A reliable precipitation estimation in mountainous areas plays a critical role in issuing timely warnings for debris flows. However, the scarcity of rainfall gauge stations and the coarse resolution of satellite products pose challenges in developing an effective warning model. To generate precipitation with fine resolution, we need to assess some descriptors of the spatial variability of precipitation called the regional environmental variables (REVs). Physical equations were therefore designed to decide REVs, such as the normalised difference vegetation index (NDVI), normalised difference water index (NDWI), modified soil-adjust vegetation index (MSAVI2), the difference of land surface temperature between daytime and night-time (\(\Delta \text{LST}\)), and the surface soil moisture (SSM). Then, a deep learning model was developed to establish the relationship between REVs and Global Precipitation Measurement (GPM) daily product, enabling the downscaling of GPM to daily precipitation at a spatial resolution of 1 km.

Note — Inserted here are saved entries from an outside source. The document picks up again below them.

## src/rtl/pong_ball_ctrl.sv

```systemverilog
// pong_ball_ctrl: ball motion, wall/paddle bounces, miss detection and scoring for the pong field
module pong_ball_ctrl #(
   parameter int XSCREEN     = 160,
   parameter int YSCREEN     = 120,
   parameter int SIZE        = 5,
   parameter int X_START     = 78,
   parameter int Y_START     = 58,
   parameter int WIN_SCORE   = 9,
   parameter int SERVE_DELAY = 60
) (
   input  logic       Clock,
   input  logic       Resetn,
   input  logic       tick,
   input  logic       start,
   input  logic       player1,
   input  logic       player2,
   output logic [7:0] X,
   output logic [6:0] Y,
   output logic       dx,
   output logic       dy,
   output logic [3:0] score1,
   output logic [3:0] score2,
   output logic       point,
   output logic       game_over,
   output logic [1:0] state
);
   typedef enum logic [2:0] {S_IDLE, S_SERVE, S_PLAY, S_OVER, S_POINT} state_t;
   localparam logic [7:0] X_MAX = 8'(XSCREEN - SIZE);
   localparam logic [7:0] X_CTR = 8'(X_START);
   localparam logic [6:0] Y_MAX = 7'(YSCREEN - SIZE);
   localparam logic [6:0] Y_CTR = 7'(Y_START);
   localparam logic [3:0] WIN   = 4'(WIN_SCORE);
   localparam logic [7:0] DELAY = 8'(SERVE_DELAY);
   state_t     r_state, w_state;
   logic       r_tick_prev, r_hit1, r_hit2, r_dx, r_dy, r_point;
   logic [7:0] r_cnt, r_x;
   logic [6:0] r_y;
   logic [3:0] r_s1, r_s2;
   logic       w_step, w_hit1, w_hit2, w_pdx, w_dx, w_dy, w_point;
   logic [7:0] w_cnt, w_x;
   logic [6:0] w_y;
   logic [3:0] w_s1, w_s2, w_old, w_new;
   assign w_step = tick & ~r_tick_prev;
   assign w_hit1 = r_hit1 | player1;
   assign w_hit2 = r_hit2 | player2;
   assign w_pdx  = (w_hit1 & ~w_hit2) ? 1'b1 : (w_hit2 & ~w_hit1) ? 1'b0 : r_dx;
   // in POINT the stored dx still names the edge that was missed, hence the scorer
   assign w_old  = r_dx ? r_s1 : r_s2;
   assign w_new  = (w_old == WIN) ? w_old : w_old + 4'd1;
   always_comb begin
      w_state = r_state;
      w_cnt   = r_cnt;
      w_x     = r_x;
      w_y     = r_y;
      w_dx    = r_dx;
      w_dy    = r_dy;
      w_s1    = r_s1;
      w_s2    = r_s2;
      w_point = 1'b0;
      case (r_state)
         S_IDLE: if (start) begin
            w_state = S_SERVE;
            w_cnt   = DELAY;
         end
         S_SERVE: if (w_step) begin
            if (r_cnt == 8'd0) w_state = S_PLAY;
            else w_cnt = r_cnt - 8'd1;
         end
         S_PLAY: if (w_step) begin
            w_dx = w_pdx;
            w_dy = (r_dy && r_y == Y_MAX) ? 1'b0 : (!r_dy && r_y == 7'd0) ? 1'b1 : r_dy;
            w_y  = w_dy ? r_y + 7'd1 : r_y - 7'd1;
            if ((!w_pdx && r_x == 8'd0) || (w_pdx && r_x == X_MAX)) w_state = S_POINT;
            else w_x = w_pdx ? r_x + 8'd1 : r_x - 8'd1;
         end
         S_POINT: begin
            w_point = 1'b1;
            w_x     = X_CTR;
            w_y     = Y_CTR;
            w_cnt   = DELAY;
            if (r_dx) w_s1 = w_new;
            else w_s2 = w_new;
            w_state = (w_new == WIN) ? S_OVER : S_SERVE;
         end
         S_OVER: if (start) begin
            w_s1    = 4'd0;
            w_s2    = 4'd0;
            w_dx    = 1'b1;
            w_dy    = 1'b1;
            w_state = S_IDLE;
         end
         default: w_state = S_IDLE;
      endcase
   end
   always_ff @(posedge Clock) begin
      if (!Resetn) begin
         r_state     <= S_IDLE;
         r_tick_prev <= 1'b0;
         r_hit1      <= 1'b0;
         r_hit2      <= 1'b0;
         r_cnt       <= 8'd0;
         r_x         <= X_CTR;
         r_y         <= Y_CTR;
         r_dx        <= 1'b1;
         r_dy        <= 1'b1;
         r_s1        <= 4'd0;
         r_s2        <= 4'd0;
         r_point     <= 1'b0;
      end else begin
         r_state     <= w_state;
         r_tick_prev <= tick;
         r_hit1      <= w_step ? 1'b0 : w_hit1;
         r_hit2      <= w_step ? 1'b0 : w_hit2;
         r_cnt       <= w_cnt;
         r_x         <= w_x;
         r_y         <= w_y;
         r_dx        <= w_dx;
         r_dy        <= w_dy;
         r_s1        <= w_s1;
         r_s2        <= w_s2;
         r_point     <= w_point;
      end
   end
   assign X         = r_x;
   assign Y         = r_y;
   assign dx        = r_dx;
   assign dy        = r_dy;
   assign score1    = r_s1;
   assign score2    = r_s2;
   assign point     = r_point;
   assign game_over = (r_state == S_OVER);
   assign state     = (r_state == S_POINT) ? 2'd2 : r_state[1:0];
endmodule

```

The rain gauge observations were used to calibrate the downscaled results using the geographical differential analysis (GDA) method relying on data from a transition zone between the Tibetan Plateau and Sichuan Basin, China, spanning the year of 2010. After that, event rainfall–duration (E-D) equations were developed using the calibrated rainfall data and then utilised the relationships to improve debris-flow susceptibility to propose a debris-flow warning model in the Luding earthquake-affected area. The results show that: (1) REVs based on a physical equation can effectively reproduce the spatial distribution of precipitation; (2) the calibrated GPM exhibits a substantial improvement, with an average 48.6% reduction in mean absolute error (MAE), a 51.5% decrease in root mean square error (RMSE), and a remarkable 63.9% reduction in mean bias (MB) when compared to original GPM; (3) the newly developed warning model exhibits a better performance than susceptibility map in forecasting debris-flow occurrence. Overall, this model can provide accurate regional-scale alerts for debris flows by overcoming the limitations of susceptibility maps, which are inherently static products.